Según cálculos oficiales que surgirían del Ministerio de Economía y el Banco Central de la República Argentina (BCRA), en el país existirían aproximadamente USD 170.000 millones que no se encontrarían bancarizados. La nueva ley de Inocencia Fiscal buscaría que estos fondos se incorporen al circuito formal, permitiendo que bancos y Agentes de Liquidación y Comprensión (ALyCs) pudieran destinarlos para financiar proyectos de infraestructura, pymes y emprendimientos productivos, tal como destacaría el propio Caputo en conferencias previas.
Tras escuchar las sugerencias de contadores y tributaristas, el Ejecutivo introduciría modificaciones sustanciales para brindar mayor seguridad jurídica y ampliar el universo de contribuyentes que podrían adherirse al Régimen Simplificado de Ganancias (RSG) administrado por ARCA (Agencia de Recaudación y Control Aduanero):
Se eliminarían los límites de ingresos y patrimonio que la versión anterior fijaba en $1.000 millones y $10.000 millones (pesos argentinos), respectivamente. Esto permitiría incluir a un universo más amplio de personas físicas y jurídicas.

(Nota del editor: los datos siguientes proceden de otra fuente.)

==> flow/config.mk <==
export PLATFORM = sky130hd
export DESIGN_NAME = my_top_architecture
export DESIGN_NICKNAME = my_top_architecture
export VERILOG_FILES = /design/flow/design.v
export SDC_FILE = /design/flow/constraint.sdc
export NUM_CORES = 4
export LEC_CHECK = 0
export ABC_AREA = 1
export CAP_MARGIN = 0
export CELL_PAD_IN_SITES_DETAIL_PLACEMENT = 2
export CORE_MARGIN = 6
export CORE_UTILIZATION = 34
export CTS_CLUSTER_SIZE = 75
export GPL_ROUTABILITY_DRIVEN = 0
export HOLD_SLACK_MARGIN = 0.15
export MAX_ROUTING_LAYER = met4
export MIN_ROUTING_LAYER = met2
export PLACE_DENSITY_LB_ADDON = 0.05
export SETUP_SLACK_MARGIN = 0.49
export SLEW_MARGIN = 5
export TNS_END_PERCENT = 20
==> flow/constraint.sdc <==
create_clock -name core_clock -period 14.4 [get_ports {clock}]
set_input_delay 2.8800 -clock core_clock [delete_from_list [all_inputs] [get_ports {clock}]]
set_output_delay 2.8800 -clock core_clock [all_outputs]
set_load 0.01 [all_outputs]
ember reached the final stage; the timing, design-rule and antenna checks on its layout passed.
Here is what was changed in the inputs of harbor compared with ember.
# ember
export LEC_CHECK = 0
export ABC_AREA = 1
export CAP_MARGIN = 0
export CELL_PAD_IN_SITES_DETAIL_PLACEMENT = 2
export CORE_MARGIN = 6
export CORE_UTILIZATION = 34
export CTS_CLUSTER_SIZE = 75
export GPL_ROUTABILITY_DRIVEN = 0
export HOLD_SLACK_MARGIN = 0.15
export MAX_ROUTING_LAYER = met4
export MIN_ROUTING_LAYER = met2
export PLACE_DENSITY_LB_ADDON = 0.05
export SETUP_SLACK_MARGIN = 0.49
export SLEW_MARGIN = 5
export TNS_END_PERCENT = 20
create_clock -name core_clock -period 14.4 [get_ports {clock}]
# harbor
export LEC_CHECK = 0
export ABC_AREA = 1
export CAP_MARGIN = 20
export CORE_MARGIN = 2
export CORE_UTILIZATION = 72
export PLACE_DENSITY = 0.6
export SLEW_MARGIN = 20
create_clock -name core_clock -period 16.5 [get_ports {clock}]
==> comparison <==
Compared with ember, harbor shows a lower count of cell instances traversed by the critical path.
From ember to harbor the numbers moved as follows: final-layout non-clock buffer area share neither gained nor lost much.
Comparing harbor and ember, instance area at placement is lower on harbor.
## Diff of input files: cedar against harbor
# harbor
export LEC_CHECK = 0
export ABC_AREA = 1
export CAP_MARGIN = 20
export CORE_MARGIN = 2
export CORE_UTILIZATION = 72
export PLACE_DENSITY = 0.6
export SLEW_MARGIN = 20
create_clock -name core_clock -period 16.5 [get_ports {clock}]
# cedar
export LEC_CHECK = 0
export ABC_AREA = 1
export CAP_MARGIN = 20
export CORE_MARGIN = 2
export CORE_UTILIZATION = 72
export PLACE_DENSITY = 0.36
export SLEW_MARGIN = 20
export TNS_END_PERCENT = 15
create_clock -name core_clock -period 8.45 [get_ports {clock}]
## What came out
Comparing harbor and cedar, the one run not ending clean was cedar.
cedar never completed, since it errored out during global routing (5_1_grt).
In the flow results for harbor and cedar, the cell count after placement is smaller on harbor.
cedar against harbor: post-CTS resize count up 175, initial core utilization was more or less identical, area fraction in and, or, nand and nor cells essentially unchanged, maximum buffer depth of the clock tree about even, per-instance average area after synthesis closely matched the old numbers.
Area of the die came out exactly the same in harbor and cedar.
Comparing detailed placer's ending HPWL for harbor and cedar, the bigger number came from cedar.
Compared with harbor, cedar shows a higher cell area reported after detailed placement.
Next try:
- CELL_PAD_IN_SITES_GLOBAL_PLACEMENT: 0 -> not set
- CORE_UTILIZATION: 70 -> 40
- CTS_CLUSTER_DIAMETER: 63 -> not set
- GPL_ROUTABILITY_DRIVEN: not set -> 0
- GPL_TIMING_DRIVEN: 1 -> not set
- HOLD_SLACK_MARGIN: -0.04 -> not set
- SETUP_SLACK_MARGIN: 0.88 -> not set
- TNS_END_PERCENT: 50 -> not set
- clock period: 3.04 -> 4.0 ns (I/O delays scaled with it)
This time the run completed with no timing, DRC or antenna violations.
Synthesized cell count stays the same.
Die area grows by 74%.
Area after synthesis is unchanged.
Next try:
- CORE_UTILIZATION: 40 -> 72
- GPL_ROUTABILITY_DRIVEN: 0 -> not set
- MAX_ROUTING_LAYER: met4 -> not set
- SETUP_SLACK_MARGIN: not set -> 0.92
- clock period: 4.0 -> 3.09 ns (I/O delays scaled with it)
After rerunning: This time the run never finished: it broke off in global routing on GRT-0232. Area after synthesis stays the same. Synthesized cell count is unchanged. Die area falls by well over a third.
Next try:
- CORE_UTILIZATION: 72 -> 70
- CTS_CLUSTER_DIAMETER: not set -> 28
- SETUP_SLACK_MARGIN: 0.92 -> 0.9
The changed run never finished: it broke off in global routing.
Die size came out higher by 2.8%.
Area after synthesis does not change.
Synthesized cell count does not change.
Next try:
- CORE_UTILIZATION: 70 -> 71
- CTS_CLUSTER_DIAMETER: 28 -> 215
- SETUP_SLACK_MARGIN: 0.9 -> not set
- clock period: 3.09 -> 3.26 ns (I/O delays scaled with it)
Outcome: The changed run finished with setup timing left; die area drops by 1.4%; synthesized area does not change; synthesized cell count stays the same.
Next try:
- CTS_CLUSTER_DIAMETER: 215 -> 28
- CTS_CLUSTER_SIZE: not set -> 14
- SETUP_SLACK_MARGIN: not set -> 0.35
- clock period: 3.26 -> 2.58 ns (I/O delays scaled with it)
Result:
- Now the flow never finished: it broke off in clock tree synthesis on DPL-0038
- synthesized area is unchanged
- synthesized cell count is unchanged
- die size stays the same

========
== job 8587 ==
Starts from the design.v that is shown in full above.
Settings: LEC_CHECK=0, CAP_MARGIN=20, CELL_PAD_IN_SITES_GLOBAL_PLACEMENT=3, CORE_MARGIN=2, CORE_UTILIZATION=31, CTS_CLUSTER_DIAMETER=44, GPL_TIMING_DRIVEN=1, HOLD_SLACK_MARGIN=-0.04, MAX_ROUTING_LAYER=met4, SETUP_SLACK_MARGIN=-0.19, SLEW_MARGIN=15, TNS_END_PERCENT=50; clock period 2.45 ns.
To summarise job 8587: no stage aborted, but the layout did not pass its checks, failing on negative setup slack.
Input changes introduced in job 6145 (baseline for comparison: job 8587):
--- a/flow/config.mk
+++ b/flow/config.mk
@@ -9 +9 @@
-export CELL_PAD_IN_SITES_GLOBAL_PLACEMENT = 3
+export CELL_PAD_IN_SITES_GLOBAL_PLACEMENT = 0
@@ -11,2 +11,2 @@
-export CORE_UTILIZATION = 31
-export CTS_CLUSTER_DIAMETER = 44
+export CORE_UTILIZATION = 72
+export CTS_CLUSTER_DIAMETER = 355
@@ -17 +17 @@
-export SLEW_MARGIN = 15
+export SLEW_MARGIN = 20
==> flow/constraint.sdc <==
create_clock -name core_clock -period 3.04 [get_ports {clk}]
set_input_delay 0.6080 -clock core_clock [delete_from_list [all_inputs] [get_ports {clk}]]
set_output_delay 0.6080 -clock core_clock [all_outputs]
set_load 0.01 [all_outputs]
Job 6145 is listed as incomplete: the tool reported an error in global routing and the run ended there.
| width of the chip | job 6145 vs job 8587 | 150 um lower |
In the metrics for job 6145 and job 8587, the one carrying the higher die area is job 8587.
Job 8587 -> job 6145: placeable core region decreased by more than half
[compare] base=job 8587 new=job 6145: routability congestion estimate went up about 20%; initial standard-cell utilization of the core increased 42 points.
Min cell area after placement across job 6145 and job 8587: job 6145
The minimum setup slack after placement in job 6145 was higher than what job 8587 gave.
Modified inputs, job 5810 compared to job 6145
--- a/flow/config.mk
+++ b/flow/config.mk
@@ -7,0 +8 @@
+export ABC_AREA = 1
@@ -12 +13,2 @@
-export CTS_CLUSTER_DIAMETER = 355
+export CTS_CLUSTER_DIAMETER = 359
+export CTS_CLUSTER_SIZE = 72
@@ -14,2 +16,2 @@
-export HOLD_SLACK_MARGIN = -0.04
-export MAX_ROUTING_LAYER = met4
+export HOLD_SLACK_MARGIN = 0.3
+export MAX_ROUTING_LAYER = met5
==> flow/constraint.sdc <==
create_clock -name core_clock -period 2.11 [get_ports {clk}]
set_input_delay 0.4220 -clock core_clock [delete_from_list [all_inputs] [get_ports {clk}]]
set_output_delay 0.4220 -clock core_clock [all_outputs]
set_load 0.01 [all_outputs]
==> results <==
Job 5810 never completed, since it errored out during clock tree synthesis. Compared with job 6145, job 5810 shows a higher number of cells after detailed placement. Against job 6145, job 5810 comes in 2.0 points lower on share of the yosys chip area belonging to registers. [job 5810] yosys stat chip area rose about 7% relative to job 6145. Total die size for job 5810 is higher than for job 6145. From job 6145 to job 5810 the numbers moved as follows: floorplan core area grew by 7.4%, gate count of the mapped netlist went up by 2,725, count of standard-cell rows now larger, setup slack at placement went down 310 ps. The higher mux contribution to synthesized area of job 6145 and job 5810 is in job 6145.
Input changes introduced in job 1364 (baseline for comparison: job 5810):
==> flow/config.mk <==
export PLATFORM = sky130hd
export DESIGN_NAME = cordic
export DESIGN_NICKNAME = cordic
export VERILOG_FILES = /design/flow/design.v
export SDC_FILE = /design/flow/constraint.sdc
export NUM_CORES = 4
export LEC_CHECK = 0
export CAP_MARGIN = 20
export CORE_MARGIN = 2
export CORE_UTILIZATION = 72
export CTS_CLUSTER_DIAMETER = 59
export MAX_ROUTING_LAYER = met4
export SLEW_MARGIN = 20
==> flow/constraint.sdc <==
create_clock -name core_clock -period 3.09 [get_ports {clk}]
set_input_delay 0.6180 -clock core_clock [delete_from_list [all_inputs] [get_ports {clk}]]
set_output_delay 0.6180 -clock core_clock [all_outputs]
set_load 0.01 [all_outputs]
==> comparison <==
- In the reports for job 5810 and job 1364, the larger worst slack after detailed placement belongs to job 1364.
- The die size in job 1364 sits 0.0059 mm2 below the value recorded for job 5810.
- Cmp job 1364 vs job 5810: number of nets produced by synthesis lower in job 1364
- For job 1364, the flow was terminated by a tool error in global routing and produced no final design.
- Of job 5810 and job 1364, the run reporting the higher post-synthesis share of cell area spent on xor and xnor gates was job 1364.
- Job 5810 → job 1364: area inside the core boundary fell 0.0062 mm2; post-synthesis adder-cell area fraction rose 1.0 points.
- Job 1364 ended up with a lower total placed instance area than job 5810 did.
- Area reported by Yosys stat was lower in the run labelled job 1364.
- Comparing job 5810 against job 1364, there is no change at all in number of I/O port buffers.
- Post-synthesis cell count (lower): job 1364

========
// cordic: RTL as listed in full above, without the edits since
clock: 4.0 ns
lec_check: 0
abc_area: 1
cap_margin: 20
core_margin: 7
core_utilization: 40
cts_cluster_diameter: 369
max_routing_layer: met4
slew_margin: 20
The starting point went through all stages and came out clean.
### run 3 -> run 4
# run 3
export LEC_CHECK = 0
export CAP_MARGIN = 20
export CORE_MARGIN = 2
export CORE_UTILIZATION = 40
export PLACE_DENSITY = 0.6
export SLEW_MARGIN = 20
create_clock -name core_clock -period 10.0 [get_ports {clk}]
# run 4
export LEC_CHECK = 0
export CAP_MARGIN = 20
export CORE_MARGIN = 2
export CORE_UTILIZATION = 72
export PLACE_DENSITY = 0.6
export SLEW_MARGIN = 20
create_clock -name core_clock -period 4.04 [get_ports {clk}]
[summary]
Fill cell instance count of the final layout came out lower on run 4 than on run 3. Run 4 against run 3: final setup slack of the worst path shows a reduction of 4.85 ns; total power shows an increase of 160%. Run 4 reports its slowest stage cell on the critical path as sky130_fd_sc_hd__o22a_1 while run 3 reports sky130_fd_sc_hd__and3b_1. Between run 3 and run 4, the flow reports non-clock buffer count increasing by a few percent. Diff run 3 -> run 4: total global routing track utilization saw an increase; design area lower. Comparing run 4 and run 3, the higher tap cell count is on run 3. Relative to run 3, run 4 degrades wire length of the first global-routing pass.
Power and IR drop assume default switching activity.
Design measure_sys, start of the top module:
module measure_sys(
	input            sys_clk,
	input            sys_rst_n,
	input      [7:0] askdemod_data,    
	input      [9:0] fsk_demod,        
	input      [7:0] pskdemod_data,    
	output     [7:0] demod_data,
	output     [7:0] uart_mod_type,
	output    [15:0] uart_demod_fre,
	output     [7:0] uart_mod_depth,
	output reg [7:0] uart_delta_freq
);
Size: roughly 12000 cells after synthesis.
Settings: LEC_CHECK=0, CAP_MARGIN=15, CELL_PAD_IN_SITES_GLOBAL_PLACEMENT=3, CORE_ASPECT_RATIO=0.98, CORE_MARGIN=9, CORE_UTILIZATION=33, CTS_CLUSTER_DIAMETER=126, GPL_ROUTABILITY_DRIVEN=1, GPL_TIMING_DRIVEN=0, HOLD_SLACK_MARGIN=0.01, MAX_ROUTING_LAYER=met5, MIN_ROUTING_LAYER=met2, PLACE_DENSITY_LB_ADDON=0.09, SETUP_SLACK_MARGIN=-1.21, SLEW_MARGIN=35, TNS_END_PERCENT=80; clock period 50.2 ns.
run.sh (not shown) runs the stock make flow with config.mk's settings and CLKGATE_MAP_FILE=.
The first run reached the layout checks and failed them: negative setup slack.
Change:
Settings changed: CAP_MARGIN 15 to 20, CELL_PAD_IN_SITES_GLOBAL_PLACEMENT 3 to unset, CORE_ASPECT_RATIO 0.98 to unset, CORE_MARGIN 9 to 2, CORE_UTILIZATION 33 to 40, CTS_CLUSTER_DIAMETER 126 to unset, GPL_ROUTABILITY_DRIVEN 1 to unset, GPL_TIMING_DRIVEN 0 to unset, HOLD_SLACK_MARGIN 0.01 to unset, MAX_ROUTING_LAYER met5 to unset, MIN_ROUTING_LAYER met2 to unset, PLACE_DENSITY_LB_ADDON 0.09 to unset, SETUP_SLACK_MARGIN -1.21 to -2.0, SLEW_MARGIN 35 to 20, TNS_END_PERCENT 80 to unset.
Clock period 50.2 ns to 62.4 ns, I/O delays scaled along.
Result: This time the run finished with timing, DRC and antenna clean; critical path depth came out lower by 16; non-clock buffer count came out lower by 755; combinational power came out lower by 25%; cell count came out lower by 8.9%; register-to-register slack gains 3.9 ns; total power came out lower by 20%; clock power came out lower by 19%; core utilization came out higher by 3.7 points; area after synthesis is unchanged; cell area came out lower by 9.5%.
Change:
Settings changed: ABC_AREA set to 1, CORE_UTILIZATION 40 to 70, CTS_CLUSTER_DIAMETER set to 216, SETUP_SLACK_MARGIN -2.0 to unset, TNS_END_PERCENT set to 5.
Clock period 62.4 ns to 35.8 ns, I/O delays scaled along.
Now the flow stopped in global routing.
Die area shrinks by 42%.
Synthesized area grows by 1.5%.
Synthesized cell count grows by 17%.
Change:
Settings changed: CAP_MARGIN 20 to 0, CORE_UTILIZATION 70 to 72, CTS_CLUSTER_DIAMETER 216 to 194.
Clock period 35.8 ns to 37.5 ns, I/O delays scaled along.
The changed run failed in global routing with GRT-0232; die area drops by about 2.7%; synthesized area is unchanged; synthesized cell count is unchanged.
Change:
Settings changed: CAP_MARGIN 0 to 20, CTS_CLUSTER_DIAMETER 194 to unset, TNS_END_PERCENT 5 to unset.
Clock period 37.5 ns to 36.8 ns, I/O delays scaled along.
Result: The changed run stopped in global routing, error GRT-0116. Synthesized cell count is unchanged. Die area stays the same. Area after synthesis is unchanged.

Se establecería un umbral mínimo del 5% del monto objetivo de evasión simple para considerar una 'discrepancia significativa', lo que aportaría mayor claridad sobre los efectos tributarios del blanqueo.
Frente al debate generado tras la adhesión de funcionarios públicos al régimen, tributaristas como Sebastián Domínguez propondrían la exclusión razonable de las PEP de ciertos beneficios como la presunción de exactitud y el efecto liberatorio del pago.
Los contribuyentes podrían rectificar sus declaraciones juradas para corregir inconsistencias sin quedar excluidos del régimen, siempre que regularicen su situación, otorgando así más previsibilidad al sistema.
El anuncio de esta nueva versión llegaría en un contexto de ajustes en los vencimientos fiscales. Si bien se mantendría la fecha de pago del impuesto a las Ganancias para el 27 de julio de 2026, el Gobierno resolvería prorrogar hasta el 27 de agosto de 2026 el plazo para presentar las declaraciones juradas correspondientes al período fiscal 2025. Además, el primer anticipo sería reprogramado para septiembre.
El Ejecutivo apostaría a que la Cámara de Diputados apruebe esta versión mejorada antes del 27 de agosto, permitiendo que los contribuyentes accedan en tiempo y forma a los beneficios de esta nueva oportunidad de regularización.